Supplied data Start Marker

## wip/delta
// top
module top(
    input logic     clk, 
    input logic     SW, 
    input logic     BOOT, 
    input logic [63:0] seed,
    output logic    _48b, 
    output logic    _45a
);
For scale: ~3,300 cells after synthesis, roughly 140 flip-flops, about 69 I/O pins, roughly 0.026 mm2 of cells after synthesis.
clock: 8.88 ns
lec_check: 0
cap_margin: 25
cell_pad_in_sites_detail_placement: 0
cell_pad_in_sites_global_placement: 1
core_aspect_ratio: 1.15
core_margin: 3
core_utilization: 40
cts_cluster_diameter: 266
cts_cluster_size: 47
gpl_routability_driven: 0
gpl_timing_driven: 0
hold_slack_margin: 0.07
place_density_lb_addon: 0.01
setup_slack_margin: 1.95
slew_margin: 40
run.sh (not shown) runs the stock make flow with config.mk's settings and CLKGATE_MAP_FILE=.
wip/delta ended with every stage complete and zero timing, DRC or antenna violations.
== wip/lagoon ==
## cordic
module cordic # (
    DATA_WIDTH = 12
)
(
    input clock,
    input reset,    
    output signed [DATA_WIDTH:0] sine,
    output signed [DATA_WIDTH:0] cosine
);
Size in the first run: about 4800 cells after synthesis, roughly 28 I/O pins.
clock: 3.12 ns
lec_check: 0
abc_area: 1
cap_margin: 15
cell_pad_in_sites_global_placement: 0
core_margin: 9
core_utilization: 71
cts_cluster_size: 40
gpl_routability_driven: 1
gpl_timing_driven: 1
hold_slack_margin: 0.29
max_routing_layer: met4
min_routing_layer: met1
place_density_lb_addon: 0.02
setup_slack_margin: 0.32
slew_margin: 20
run.sh (not shown) runs the stock make flow with config.mk's settings and CLKGATE_MAP_FILE=.
The following lists how wip/delta was set up differently from wip/lagoon:
==> flow/config.mk <==
export PLATFORM = sky130hd
export DESIGN_NAME = cordic
export DESIGN_NICKNAME = cordic
export VERILOG_FILES = /design/flow/design.v
export SDC_FILE = /design/flow/constraint.sdc
export NUM_CORES = 4
export LEC_CHECK = 0
export CAP_MARGIN = 20
export CELL_PAD_IN_SITES_GLOBAL_PLACEMENT = 0
export CORE_MARGIN = 9
export CORE_UTILIZATION = 71
export GPL_ROUTABILITY_DRIVEN = 1
export GPL_TIMING_DRIVEN = 1
export PLACE_DENSITY_LB_ADDON = 0.13
export SETUP_SLACK_MARGIN = -0.19
export SLEW_MARGIN = 20
export TNS_END_PERCENT = 20
==> flow/constraint.sdc <==
create_clock -name core_clock -period 4.84 [get_ports {clock}]
set_input_delay 0.9680 -clock core_clock [delete_from_list [all_inputs] [get_ports {clock}]]
set_output_delay 0.9680 -clock core_clock [all_outputs]
set_load 0.01 [all_outputs]
Findings:
On wip/delta: met3 routing resource usage after global routing is 0.39 points higher than what wip/lagoon gave.
As of wip/delta, detailed-route wire length per cell had risen by more than 10% compared to wip/lagoon.
In wip/delta, cell area is lower than in wip/lagoon.
### wip/delta -> wip/juniper
==> flow/config.mk <==
export PLATFORM = sky130hd
export DESIGN_NAME = cordic
export DESIGN_NICKNAME = cordic
export VERILOG_FILES = /design/flow/design.v
export SDC_FILE = /design/flow/constraint.sdc
export NUM_CORES = 4
export LEC_CHECK = 0
export CAP_MARGIN = 20
export CORE_MARGIN = 2
export CORE_UTILIZATION = 65
export SLEW_MARGIN = 20
==> flow/constraint.sdc <==
create_clock -name core_clock -period 3.34 [get_ports {clock}]
set_input_delay 0.6680 -clock core_clock [delete_from_list [all_inputs] [get_ports {clock}]]
set_output_delay 0.6680 -clock core_clock [all_outputs]
set_load 0.01 [all_outputs]
## What came out
- wip/juniper: full flow OK, the timing, design-rule and antenna checks passed
- Synthesized-area fraction occupied by xor and xnor cells came out exactly the same in wip/juniper and wip/delta.
- Summary of wip/juniper over wip/delta: time the worst path needs with I/O delays and setup saw a decrease, count of non-filler cells in the finished layout saw an increase.
- Looking at first-pass GRT wire length, wip/juniper sits below wip/delta.
- wip/delta vs wip/juniper, standard cell with the maximum stage delay on the critical path: sky130_fd_sc_hd__a2111oi_1 vs sky130_fd_sc_hd__a2111oi_2
- Changes observed in wip/juniper relative to wip/delta: sequential share of layout area fell 0.20 points, number of ordinary and repair buffers in the finished layout rose 29.
Inputs modified between wip/juniper and wip/maple:
diff --git a/flow/config.mk b/flow/config.mk
--- a/flow/config.mk
+++ b/flow/config.mk
@@ -9,3 +9,4 @@
 export CORE_MARGIN = 2
-export CORE_UTILIZATION = 65
+export CORE_UTILIZATION = 43
+export PLACE_DENSITY = 0.6
 export SLEW_MARGIN = 20
==> flow/constraint.sdc <==
create_clock -name core_clock -period 3.41 [get_ports {clock}]
set_input_delay 0.6820 -clock core_clock [delete_from_list [all_inputs] [get_ports {clock}]]
set_output_delay 0.6820 -clock core_clock [all_outputs]
set_load 0.01 [all_outputs]
Findings:
Result: PASS for each of wip/maple and wip/juniper
Maximum frequency (higher): wip/juniper
The launch point of the worst path comes out cordic_chain_dut.genblk1[10].rotator_dut.X[12] in one run and cordic_chain_dut.genblk1[9].rotator_dut.Y[10] in the other, namely in wip/maple and wip/juniper respectively.
The quantity of hold-fixing buffers added after cts on wip/juniper is in line with that on wip/maple.
Delta (wip/maple minus wip/juniper): post-detailed-placement half-perimeter wirelength +3.8%, worst setup slack dropped 0.010 ns.
--- input diff wip/maple..wip/cedar ---
diff --git a/flow/config.mk b/flow/config.mk
--- a/flow/config.mk
+++ b/flow/config.mk
@@ -9,4 +9,3 @@
 export CORE_MARGIN = 2
-export CORE_UTILIZATION = 43
-export PLACE_DENSITY = 0.6
+export CORE_UTILIZATION = 66
 export SLEW_MARGIN = 20
==> flow/constraint.sdc <==
create_clock -name core_clock -period 4.15 [get_ports {clock}]
set_input_delay 0.8300 -clock core_clock [delete_from_list [all_inputs] [get_ports {clock}]]
set_output_delay 0.8300 -clock core_clock [all_outputs]
set_load 0.01 [all_outputs]
--- outcome ---
Of wip/cedar and wip/maple, wip/maple shows the higher non-clock buffer count, with wip/cedar below it.
Global routing met1 resource utilization up 8.8 points in wip/cedar wrt wip/maple
Worst hold slack after final layout up 0.0065 ns in wip/cedar wrt wip/maple
Looking at signal arrival time at the worst endpoint across wip/cedar and wip/maple, the one that comes out higher is wip/cedar.
Setup changes, wip/cedar to wip/amber
diff --git a/flow/config.mk b/flow/config.mk
--- a/flow/config.mk
+++ b/flow/config.mk
@@ -8,4 +8,7 @@
 export CAP_MARGIN = 20
+export CORE_ASPECT_RATIO = 0.72
 export CORE_MARGIN = 2
 export CORE_UTILIZATION = 66
+export MAX_ROUTING_LAYER = met4
+export SETUP_SLACK_MARGIN = 1.22
 export SLEW_MARGIN = 20
==> flow/constraint.sdc <==
create_clock -name core_clock -period 4.84 [get_ports {clock}]
set_input_delay 0.9680 -clock core_clock [delete_from_list [all_inputs] [get_ports {clock}]]
set_output_delay 0.9680 -clock core_clock [all_outputs]
set_load 0.01 [all_outputs]
Notes after the runs:
wip/amber: sequential portion of the cell area is 0.26 points higher than what wip/cedar reported.
wip/cedar has a lower critical path depth than wip/amber.
Wire length of the first global-routing pass in wip/amber is about 4% above wip/cedar.
wip/amber ends up with a post-route minimum period that is 0.081 ns higher than in wip/cedar.

========
cordic again, from the RTL that the note above started with.
clock: 2.04 ns
lec_check: 0
cap_margin: 20
cell_pad_in_sites_detail_placement: 1
core_margin: 4
core_utilization: 49
cts_cluster_size: 76
gpl_timing_driven: 0
min_routing_layer: met2
place_density_lb_addon: 0.27
setup_slack_margin: 0.11
slew_margin: 10
The first run ended with an error in global routing (5_1_grt) with GRT-0116.
==> next run, changes <==
- CELL_PAD_IN_SITES_DETAIL_PLACEMENT: 1 -> not set
- CORE_MARGIN: 4 -> 2
- CORE_UTILIZATION: 49 -> 72
- CTS_CLUSTER_DIAMETER: not set -> 85
- CTS_CLUSTER_SIZE: 76 -> not set
- GPL_TIMING_DRIVEN: 0 -> not set
- MIN_ROUTING_LAYER: met2 -> not set
- PLACE_DENSITY: not set -> 0.38
- PLACE_DENSITY_LB_ADDON: 0.27 -> not set
- SETUP_SLACK_MARGIN: 0.11 -> not set
- SLEW_MARGIN: 10 -> 20
- clock period: 2.04 -> 2.6 ns (I/O delays scaled with it)
=> The new run finished with setup timing left; die area is lower by 33%; synthesized area does not change; synthesized cell count stays the same.
==> next run, changes <==
- CTS_CLUSTER_DIAMETER: 85 -> 372
- CTS_CLUSTER_SIZE: not set -> 21
- PLACE_DENSITY: 0.38 -> 0.6
- clock period: 2.6 -> 2.35 ns (I/O delays scaled with it)
What happened: The changed run completed, yet does not pass: setup timing. Critical path depth went up by 1. First-iteration DRC count went up by 94%. Setup slack loses 0.46 ns. Worst hold slack barely changes. Count of clock-buffer cells in the layout went down by 47. Die size is unchanged. Final cell count went up by 4.9%.

========
P:
Starting RTL as in the previous note.
make LEC_CHECK=0 CAP_MARGIN=30 CELL_PAD_IN_SITES_DETAIL_PLACEMENT=2 CORE_MARGIN=2 CORE_UTILIZATION=26 GPL_TIMING_DRIVEN=0 PLACE_DENSITY=0.6 SETUP_SLACK_MARGIN=-0.45 SLEW_MARGIN=10 finish   # period 5.0 ns
P finished every stage; the final checks, however, were not passed, the failures being setup timing.
The inputs of Q differ from those of P as listed below.
# P
export LEC_CHECK = 0
export CAP_MARGIN = 30
export CELL_PAD_IN_SITES_DETAIL_PLACEMENT = 2
export CORE_MARGIN = 2
export CORE_UTILIZATION = 26
export GPL_TIMING_DRIVEN = 0
export PLACE_DENSITY = 0.6
export SETUP_SLACK_MARGIN = -0.45
export SLEW_MARGIN = 10
create_clock -name core_clock -period 5.0 [get_ports {clock}]
# Q
export LEC_CHECK = 0
export CAP_MARGIN = 20
export CORE_MARGIN = 2
export CORE_UTILIZATION = 70
export CTS_CLUSTER_SIZE = 21
export PLACE_DENSITY = 0.6
export SLEW_MARGIN = 20
create_clock -name core_clock -period 2.78 [get_ports {clock}]
--- outcome ---
- Q: done, clean on timing, DRC and antenna
- Critical-path maximum fanout (lower): Q
- Q ends up with lower number of inserted filler cells in the final layout than P does.
- Changes observed in Q relative to P: aggregate routed wire length down 82,000 um, number of endpoints failing setup at the final stage down 2, total negative setup slack up 0.25 ns.
- Q and P ended up with roughly the same design area.
- Diff P -> Q | count of clock-buffer cells in the layout | down by more than 10%
- Relative to P, fraction of met1 tracks used by global routing has gone up in Q.
- For via count, dividing the value from Q by the value from P gives 0.872.
Input-level comparison between R and Q:
# Q
export LEC_CHECK = 0
export CAP_MARGIN = 20
export CORE_MARGIN = 2
export CORE_UTILIZATION = 70
export CTS_CLUSTER_SIZE = 21
export PLACE_DENSITY = 0.6
export SLEW_MARGIN = 20
create_clock -name core_clock -period 2.78 [get_ports {clock}]
# R
export LEC_CHECK = 0
export CAP_MARGIN = 20
export CORE_MARGIN = 2
export CORE_UTILIZATION = 70
export CTS_CLUSTER_DIAMETER = 383
export CTS_CLUSTER_SIZE = 21
export HOLD_SLACK_MARGIN = 0.3
export PLACE_DENSITY = 0.6
export SETUP_SLACK_MARGIN = 0.39
export SLEW_MARGIN = 20
create_clock -name core_clock -period 2.78 [get_ports {clock}]
## What came out
Completing all stages was not enough for R: its layout failed the final checks because of setup timing.
Looking at the reports, Q completed the entire flow and the layout it produced met the timing, design-rule and antenna checks.
Delta (R minus Q): peak clock frequency supported by timing lost 14 MHz, post-layout utilization of the core picked up an extra 3.9 points.
Relative to Q, number of vias in the routed layout increased by 1,796 in R.
On number of non-clock buffers in the layout: between Q and R, it ends up lower for Q.
Changes in S relative to R:
# R
export LEC_CHECK = 0
export CAP_MARGIN = 20
export CORE_MARGIN = 2
export CORE_UTILIZATION = 70
export CTS_CLUSTER_DIAMETER = 383
export CTS_CLUSTER_SIZE = 21
export HOLD_SLACK_MARGIN = 0.3
export PLACE_DENSITY = 0.6
export SETUP_SLACK_MARGIN = 0.39
export SLEW_MARGIN = 20
create_clock -name core_clock -period 2.78 [get_ports {clock}]
# S
export LEC_CHECK = 0
export CAP_MARGIN = 20
export CORE_MARGIN = 2
export CORE_UTILIZATION = 58
export SETUP_SLACK_MARGIN = 0.76
export SLEW_MARGIN = 20
create_clock -name core_clock -period 4.15 [get_ports {clock}]
Results
When the final numbers for S and R were put side by side, the final cell count turned out to be greater in R. Max first-pass GRT wire length across S and R: R. Placed wire-length estimate after detailed placement up about 2.6% in S wrt R. Reported for S and R, number of I/O pins turned out identical to the last digit. Compared with R, the detailed router inserted fewer vias in S. S completed end to end with timing, DRC and antenna clean. Against R, S comes in about 2% lower on cell area after placement. Setup slack: S more than R.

Supplied data End Marker

[Assignment] In the listing above, find the line with "export GPL_TIMING_DRIVEN = 0" and the line with "- Q ends up", then reproduce both and every line between them exactly.

[The completed task]
export GPL_TIMING_DRIVEN = 0
export PLACE_DENSITY = 0.6
export SETUP_SLACK_MARGIN = -0.45
export SLEW_MARGIN = 10
create_clock -name core_clock -period 5.0 [get_ports {clock}]
# Q
export LEC_CHECK = 0
export CAP_MARGIN = 20
export CORE_MARGIN = 2
export CORE_UTILIZATION = 70
export CTS_CLUSTER_SIZE = 21
export PLACE_DENSITY = 0.6
export SLEW_MARGIN = 20
create_clock -name core_clock -period 2.78 [get_ports {clock}]
--- outcome ---
- Q: done, clean on timing, DRC and antenna
- Critical-path maximum fanout (lower): Q
- Q ends up with lower number of inserted filler cells in the final layout than P does.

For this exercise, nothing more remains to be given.